==> src/rtl/exec_monitor_pkg.sv <==
// Shared definitions for the execution monitor: FSM states, halt-reason
// codes and RV32 major opcodes (also used by the core's control decoder).
package exec_monitor_pkg;

  typedef enum logic [1:0] {
    ST_IDLE = 2'd0,
    ST_RUN  = 2'd1,
    ST_DONE = 2'd2
  } state_t;

  localparam logic [1:0] REASON_NONE  = 2'd0;
  localparam logic [1:0] REASON_HALT  = 2'd1;
  localparam logic [1:0] REASON_LIMIT = 2'd2;

  localparam logic [6:0] OPC_R      = 7'b0110011;
  localparam logic [6:0] OPC_I      = 7'b0010011;
  localparam logic [6:0] OPC_LOAD   = 7'b0000011;
  localparam logic [6:0] OPC_STORE  = 7'b0100011;
  localparam logic [6:0] OPC_BRANCH = 7'b1100011;

  typedef enum logic [2:0] {
    CLS_R      = 3'd0,
    CLS_I      = 3'd1,
    CLS_LOAD   = 3'd2,
    CLS_STORE  = 3'd3,
    CLS_BRANCH = 3'd4,
    CLS_OTHER  = 3'd5
  } instr_class_t;

  // Map a major opcode onto exactly one instruction class.
  function automatic instr_class_t classify(input logic [6:0] opc);
    instr_class_t cls;
    case (opc)
      OPC_R:      cls = CLS_R;
      OPC_I:      cls = CLS_I;
      OPC_LOAD:   cls = CLS_LOAD;
      OPC_STORE:  cls = CLS_STORE;
      OPC_BRANCH: cls = CLS_BRANCH;
      default:    cls = CLS_OTHER;
    endcase
    return cls;
  endfunction

endpackage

============

The problem:
Look above for the line with "function automatic instr_class_t" and the line with "return cls;". Retype those two lines and every line between them exactly, adding nothing.

Output for this exercise:
  function automatic instr_class_t classify(input logic [6:0] opc);
    instr_class_t cls;
    case (opc)
      OPC_R:      cls = CLS_R;
      OPC_I:      cls = CLS_I;
      OPC_LOAD:   cls = CLS_LOAD;
      OPC_STORE:  cls = CLS_STORE;
      OPC_BRANCH: cls = CLS_BRANCH;
      default:    cls = CLS_OTHER;
    endcase
    return cls;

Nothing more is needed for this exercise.